La quince horas y cincuenta
y cuatro minutos yacían lustrosas en el reloj de la estación. Un humilde
encargado fijaba en él su vista con una sola idea en la cabeza: Hoy me piro a
las cinco en punto y que salga el sol por Antequera. No tenía ni puta idea de
lo que significaba la frase. Por suerte, no incidía en la importancia de su
noble objetivo.
Para que esto fuera posible
y vencer por primera vez su batalla contra el temible minutero, resultaba
imprescindible que Rober (señor del robeturno en cuyo sublime estandarte se
puede leer “vamos que nos vamos”) llegara a las dieciséis horas. El plan era
perfecto. Rober llegaría puntual, diez minutos más tarde quedaría contado el
pollo y el piece-count completado a falta de la última resta. Malditas unidades
vendidas. Diez minutos más para cerrar cada caja. Llegado este punto debían ser
las dieciséis y treinta como muy tarde. En la media hora siguiente el fondo
habría de ser contado con premura y las comidas de empleado pasadas al sistema.
Incluso contando con otros diez minutos de contingencias (como por ejemplo
“tráeme cambio” o “descuento de empleado”, frases terribles donde las haya) el
tiempo tenía que ser suficiente.
Algo alertó a nuestro noble
Responsable de Turno. Llevaba demasiado tiempo pensando en ello. El minutero ya
estaba en el cincuenta y siete. La tarea
se presentaba imposible. Entonces, henchido de rabia y poseído por su
profesionalidad gritó “manos y pinzas, chicos”, asió la pinza amarilla para
crudos y panes y clamó a Encarna Sanders y Ramoncín maldiciendo su desdicha. Un
momento. ¿Qué avistan mis ojos en el pasillo hacia el mueble?, pensó. ¿Es un
avión? ¿Un héroe de paisano? ¿La velocidad hecha carne? No, no era ninguna de
esas cosas. Tampoco era Lupe hablando con nadie. Era Rober cagándose en las
leyes de la física.
Antes de poder asimilarlo se
oyó en todo KFC el estruendo de una puerta cerrándose a la velocidad de la luz.

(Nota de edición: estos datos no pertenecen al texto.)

Source: an optimization exercise on an open RTL-to-GDS flow (aim: small area). Production flows keep margins and buffers that such runs may drop.
The RTL was checked by simulation tests, not by an equivalence proof against the original design.
Power figures rest on the tool's default switching activity, not on a simulated workload.

==> inputs of v37 <==
## fifo
module fifo (clk,rst,wr,rd,wrptr,rdptr,din,dout,housefull,nostock);
==> module fifo, before the edit <==
module fifo (clk,rst,wr,rd,wrptr,rdptr,din,dout,housefull,nostock);
input clk,rst,wr,rd;
input [7:0] din;
output [7:0] dout;
output housefull;
output nostock;
output [3:0] wrptr;
output [3:0] rdptr;
wire [3:0] wrptrplus1;
wire [3:0] rdptrplus1;
reg [7:0] dout;
parameter EMP=0,PAR=1,FUL=2;
reg [1:0] state;
reg [3:0] wrptr,rdptr;
wire housefull,nostock;
integer i;
reg [7:0] Box[1:10];
always @ (posedge clk or posedge rst)
begin
     if (rst)
	     for (i=1;i<=10;i=i+1) 
		   Box[i] <=0;
     else 
	 case (state)
	 EMP,PAR: Box[wrptr]<=wr ? din: Box[wrptr];
	 endcase
end
always @ (posedge clk or posedge rst)
begin
   if (rst) dout<=0;
   else 
   case (state)
   PAR,FUL: dout<=rd ? Box[rdptr] : dout;
   endcase
end
always @ (posedge clk or posedge rst)
begin
     if (rst) state<=EMP;
	 else
	 case (state)
	 EMP: state <= wr? PAR: EMP;
	 PAR: if (wr && wrptrplus1==rdptr) state<=FUL;
	      else if (rd && (rdptrplus1==wrptr))
		     state<=EMP;
		  else state<=PAR;
	FUL: state <= rd ? PAR : FUL;
	endcase
end
assign housefull= (state==FUL);
assign nostock = (state==EMP);
always @ (posedge clk or posedge rst)
begin
if (rst) rdptr <=1;
else
    case (state)
	EMP: rdptr <= rdptr;
	PAR,FUL: rdptr<=rd ? rdptrplus1 : rdptr;
	endcase
end
assign wrptrplus1 = (wrptr==10) ? 1: wrptr+1;
assign rdptrplus1 =  (rdptr==10) ? 1: rdptr+1;
always @ (posedge clk or posedge rst)
begin
    if (rst) wrptr <=1;
	else 
	     case (state)
		 EMP,PAR: wrptr <= wr? wrptrplus1 : wrptr;
		 FUL: wrptr<=wrptr;
		 endcase
	end
endmodule
Settings: LEC_CHECK=0, CAP_MARGIN=20, CORE_MARGIN=2, CORE_UTILIZATION=40, SLEW_MARGIN=20; clock period 5.0 ns.
run.sh (not shown) runs the stock make flow with config.mk's settings and CLKGATE_MAP_FILE= SYNTH_SCRIPT=/design/flow/synth_recipe.tcl, a recipe that flattens the netlist after the stock synthesis.
==> inputs of v13, as changes to v37 <==
==> flow/design.v (replaced) <==
module fifo (clk,rst,wr,rd,wrptr,rdptr,din,dout,housefull,nostock);
input clk,rst,wr,rd;
input [7:0] din;
output [7:0] dout;
output housefull;
output nostock;
output [3:0] wrptr;
output [3:0] rdptr;
reg [7:0] dout;
reg housefull, nostock;
reg [3:0] wrptr, rdptr;
reg [7:0] Box [1:10];
wire we = wr & ~housefull;
wire re = rd & ~nostock;
function [3:0] succ;
  input [3:0] p;
  begin
    succ[0] = ~p[0];
    succ[1] = (p[1] ^ p[0]) & ~(p[3] & p[1]);
    succ[2] = p[2] ^ (p[1] & p[0]);
    succ[3] = (p[2] & p[1] & p[0]) | (p[3] & ~p[1]);
  end
endfunction
function [10:1] dec;
  input [3:0] p;
  begin
    dec[1]  = ~p[3] & ~p[2] & ~p[1] &  p[0];
    dec[2]  = ~p[3] & ~p[2] &  p[1] & ~p[0];
    dec[3]  = ~p[2] &  p[1] &  p[0];
    dec[4]  =  p[2] & ~p[1] & ~p[0];
    dec[5]  =  p[2] & ~p[1] &  p[0];
    dec[6]  =  p[2] &  p[1] & ~p[0];
    dec[7]  =  p[2] &  p[1] &  p[0];
    dec[8]  =  p[3] & ~p[1] & ~p[0];
    dec[9]  =  p[3] &  p[0];
    dec[10] =  p[3] &  p[1];
  end
endfunction
wire [3:0] wrnext = succ(wrptr);
wire [3:0] rdnext = succ(rdptr);
wire [10:1] wsel = dec(wrptr);
wire [10:1] rsel = dec(rdptr);
integer k;
reg [7:0] rdata;
always @* begin
  rdata = 8'd0;
  for (k = 1; k <= 10; k = k + 1)
    rdata = rdata | ({8{rsel[k]}} & Box[k]);
end
always @(posedge clk) begin
  for (k = 1; k <= 10; k = k + 1)
    if (we & wsel[k]) Box[k] <= din;
end
always @(posedge clk or posedge rst)
  if (rst) dout <= 8'd0;
  else if (re) dout <= rdata;
always @(posedge clk or posedge rst)
  if (rst) wrptr <= 4'd1;
  else if (we) wrptr <= wrnext;
always @(posedge clk or posedge rst)
  if (rst) rdptr <= 4'd1;
  else if (re) rdptr <= rdnext;
always @(posedge clk or posedge rst)
  if (rst) begin
    nostock <= 1'b1;
    housefull <= 1'b0;
  end else if (nostock) begin
    if (wr) nostock <= 1'b0;
  end else if (housefull) begin
    if (rd) housefull <= 1'b0;
  end else begin
    if (wr && wrnext == rdptr) housefull <= 1'b1;
    else if (rd && rdnext == wrptr) nostock <= 1'b1;
  end
endmodule
==> notes <==
In v13 the clock skew is lower than in v37, by 0.58 ps.
Of v37 and v13, v13 has the higher hold slack (gap 28 ps).
Clock power: v13 is smaller than v37 (about 24%).
In v13 the register-to-register slack is better than in v37, by 850 ps.
Between v37 and v13, the lower flip-flop and latch count is in v13 (gap 8).
Power: v37 is higher than v13 (89%).
Against v37, the combinational power of v13 is smaller by about 65%.
v37 produced a clean layout. v13 went through all stages and came out clean.
Between v13 and v37, the lower global-route usage is in v13 (gap 8.4 points).
==> figures <==
Result of the run: v13 no timing/DRC/antenna violations; v37 no timing/DRC/antenna violations
Nonclk buf count: v13 33; v37 43
WL/cell: v13 21.7 um; v37 24.6 um
Post-synthesis simple-gate area fraction: v13 7.75%; v37 17.7%
Number of iterations in the first detailed-routing pass: v13 5; v37 9
Capturing element type of the critical path: v13 output port; v37 flop
Fraction of area in registers: v13 61.8%; v37 39.7%
Multi-input gate area in the final layout: v13 1060 um^2; v37 3130 um^2
Flip-flop count of the largest register, all copies and words added: v13 80; v37 88
Max incr delay on CP: v13 1050 ps; v37 950 ps
Final weighted congestion of routability-driven global placement: v13 0.819; v37 0.932
Area of the placeable core: v13 9770 um^2; v37 15100 um^2
Via count of the first global-routing pass: v13 2438; v37 5441
Hold Path Origin: v13 dout[4]; v37 dout[7]
Reported clock group power: v13 509 uW; v37 667 uW
Amount of wire on met3 after detailed routing: v13 552 um; v37 1.97 mm
Comb power: v13 949 uW; v37 2710 uW
Net count after synthesis: v13 286; v37 694

[static timing again, ports no longer ideal]
Ports are ideal in the flow. The routed layouts listed here were re-timed in OpenROAD.
Step 1, drivers: a clkbuf_16 drives clk and a buf_2 each remaining input, both assumed.
Step 2 also shifts input and output timing later by t, the mid clock arrival at the registers, as if the neighbouring blocks saw the same clock.
Three values: no drivers, after step 1, after step 2; two values: the first two.
run	t, ns	setup WS [ns]	hold WS [ns]
v37	0.400	1.805 / 1.805 / 1.653	0.487 / 0.487 / 0.487
v13	0.393	1.899 / 1.867 / 1.772	0.515 / 0.515 / 0.515
After both steps setup and hold are still met in every run listed. For v37, which loses most, drivers alone change the setup slack by 0.000 ns; drivers and shift together by -0.152 ns.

Antes de que nadie, cajeros o cocineros, encargados o estacionistas, pudieran
expresar una mínima onomatopeya de asombro, la puerta volvió a sonar igual.

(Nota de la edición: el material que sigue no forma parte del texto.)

Context: an optimization exercise on an open-source flow, tuned for small area, a short achievable clock period and few clock cycles per item. The choices shown serve that exercise and are no tape-out recipe. RTL that was checked went through simulation tests only; none was proved equivalent to the original. No driver is modelled on the clock port, so clock power and skew are understated where the tree is cut down; a real chip needs a root buffer or a tree. Power is estimated from default activity; no workload was simulated.

==> 09-01 <==
==> flow/design.v <==
`timescale 1ns / 1ps
`default_nettype none
module reorder(
    input  wire clk,
    input  wire rst,
    output wire  [9:0] granule_ch0_read_addr,
    input  wire [17:0] granule_ch0_read_data,
    output wire        granule_ch0_write_enable,
    output wire  [9:0] granule_ch0_write_addr,
    output wire [17:0] granule_ch0_write_data,
    output wire  [9:0] granule_ch1_read_addr,
    input  wire [17:0] granule_ch1_read_data,
    output wire        granule_ch1_write_enable,
    output wire  [9:0] granule_ch1_write_addr,
    output wire [17:0] granule_ch1_write_data,
    input  wire  [1:0] header_sampling_frequency,
    input  wire  [1:0] sideinfo_ch0_block_type,
    input  wire        sideinfo_ch0_window_switching_flag,
    input  wire        sideinfo_ch0_mixed_block_flag,
    input  wire  [1:0] sideinfo_ch1_block_type,
    input  wire        sideinfo_ch1_window_switching_flag,
    input  wire        sideinfo_ch1_mixed_block_flag,
    input  wire        stage_ready,
    output wire        stage_done
    );
	reg [9:0] idx;       
	reg [9:0] src;       
	reg [1:0] win;       
	reg [3:0] band;      
	reg [5:0] hm1;       
	reg       go;        
	reg       act;       
	reg       done;
	reg [9:0] waddr;     
	reg       perm0, perm1;    
	wire [6:0] wm1  = {hm1, 1'b1};
	wire       win2 = win[1];
	wire       band_end = win2 & (src[7:1] == idx[7:1]);
	wire [9:0] step = win2 ? {2'b11, ~wm1, 1'b1} : {3'd0, wm1};
	wire [9:0] idx_inc;
	wire [9:0] src_sum;
	prefix_add10 inc_i (.a(idx), .b(10'd0), .ci(1'b1), .s(idx_inc));
	prefix_add10 add_s (.a(src), .b(step), .ci(~win2), .s(src_sum));
	reg [5:0] next_hm1;
	always @(*) begin
		case ({header_sampling_frequency[1], header_sampling_frequency[1] ? 1'b0 : header_sampling_frequency[0], band})
			{2'd0, 4'd0}: next_hm1 = 6'd1;
			{2'd0, 4'd1}: next_hm1 = 6'd1;
			{2'd0, 4'd2}: next_hm1 = 6'd1;
			{2'd0, 4'd3}: next_hm1 = 6'd2;
			{2'd0, 4'd4}: next_hm1 = 6'd3;
			{2'd0, 4'd5}: next_hm1 = 6'd4;
			{2'd0, 4'd6}: next_hm1 = 6'd5;
			{2'd0, 4'd7}: next_hm1 = 6'd6;
			{2'd0, 4'd8}: next_hm1 = 6'd8;
			{2'd0, 4'd9}: next_hm1 = 6'd10;
			{2'd0, 4'd10}: next_hm1 = 6'd14;
			{2'd0, 4'd11}: next_hm1 = 6'd27;
			{2'd1, 4'd0}: next_hm1 = 6'd1;
			{2'd1, 4'd1}: next_hm1 = 6'd1;
			{2'd1, 4'd2}: next_hm1 = 6'd1;
			{2'd1, 4'd3}: next_hm1 = 6'd2;
			{2'd1, 4'd4}: next_hm1 = 6'd2;
			{2'd1, 4'd5}: next_hm1 = 6'd4;
			{2'd1, 4'd6}: next_hm1 = 6'd5;
			{2'd1, 4'd7}: next_hm1 = 6'd6;
			{2'd1, 4'd8}: next_hm1 = 6'd7;
			{2'd1, 4'd9}: next_hm1 = 6'd9;
			{2'd1, 4'd10}: next_hm1 = 6'd12;
			{2'd1, 4'd11}: next_hm1 = 6'd32;
			{2'd2, 4'd0}: next_hm1 = 6'd1;
			{2'd2, 4'd1}: next_hm1 = 6'd1;
			{2'd2, 4'd2}: next_hm1 = 6'd1;
			{2'd2, 4'd3}: next_hm1 = 6'd2;
			{2'd2, 4'd4}: next_hm1 = 6'd3;
			{2'd2, 4'd5}: next_hm1 = 6'd5;
			{2'd2, 4'd6}: next_hm1 = 6'd7;
			{2'd2, 4'd7}: next_hm1 = 6'd9;
			{2'd2, 4'd8}: next_hm1 = 6'd12;
			{2'd2, 4'd9}: next_hm1 = 6'd16;
			{2'd2, 4'd10}: next_hm1 = 6'd20;
			{2'd2, 4'd11}: next_hm1 = 6'd5;
			default: next_hm1 = 6'd1;
		endcase
	end
	wire [9:0] src_next  = band_end ? idx_inc : src_sum;
	wire [3:0] band_next = band + {3'd0, band_end};
	wire short0 = sideinfo_ch0_window_switching_flag & (sideinfo_ch0_block_type == 2'd2);
	wire short1 = sideinfo_ch1_window_switching_flag & (sideinfo_ch1_block_type == 2'd2);
	wire ge3 = (band >= 4'd3);
	always @(posedge clk) begin
		waddr <= idx;
		go    <= ~rst & (stage_ready | (go & (idx != 10'd574)));
		act   <= ~rst & (stage_ready | go);
		done  <= ~rst & act & ~go;
		perm0 <= short0 & (~sideinfo_ch0_mixed_block_flag | ge3);
		perm1 <= short1 & (~sideinfo_ch1_mixed_block_flag | ge3);
		if (go) begin
			idx   <= idx_inc;
			src   <= src_next;
			win   <= win2 ? 2'd0 : win + 2'd1;
			band  <= band_next;
			if (band_end)
				hm1 <= next_hm1;
		end else begin
			idx   <= {9'd0, stage_ready};
			src   <= {7'd0, stage_ready, 2'd0};
			win   <= {1'b0, stage_ready};
			band  <= 4'd0;
			hm1   <= 6'd1;
		end
	end
	assign granule_ch0_read_addr = perm0 ? src : idx;
	assign granule_ch1_read_addr = perm1 ? src : idx;
	wire busy = act | done;
	assign granule_ch0_write_enable = busy;
	assign granule_ch1_write_enable = busy;
	assign granule_ch0_write_addr = waddr;
	assign granule_ch1_write_addr = waddr;
	assign granule_ch0_write_data = granule_ch0_read_data;
	assign granule_ch1_write_data = granule_ch1_read_data;
	assign stage_done = done;
endmodule
module prefix_add10(
    input  wire [9:0] a,
    input  wire [9:0] b,
    input  wire       ci,
    output wire [9:0] s
    );
	wire [9:0] p = a ^ b;
	wire [9:0] g = a & b;
	reg  [9:0] G, P, Gn, Pn;
	integer i, l;
	always @(*) begin
		G = g;
		P = p;
		G[0] = g[0] | (p[0] & ci);
		for (l = 1; l < 16; l = l * 2) begin
			Gn = G;
			Pn = P;
			for (i = 0; i < 10; i = i + 1)
				if ((i / l) % 2 == 1) begin
					Gn[i] = G[i] | (P[i] & G[(i / l) * l - 1]);
					Pn[i] = P[i] & P[(i / l) * l - 1];
				end
			G = Gn;
			P = Pn;
		end
	end
	assign s = p ^ {G[8:0], ci};
endmodule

Rober se tele transportó al lava-manos de estación (para que le vean
lavárselas) y dijo sencillamente “hola”.
Nuestro encargado miró el
reloj de nuevo. Faltaban quince segundos para las dieciséis en punto. Suspiró
aliviado, respondió al saludo de Rober y volcó toda su felicidad en cumplir con
el plan que tan hábilmente había urdido. Pero, queridos niños, la cosa no quedó
ahí. En el tiempo en que el RT de mañana suspiró, saludó y volcó su felicidad,
el increíble Rober sacó la descongelación, empacó dos purés, hizo el
posicionamiento y contó dos chistes.
La leyenda del increíble
hombre Speedy no había hecho más que comenzar.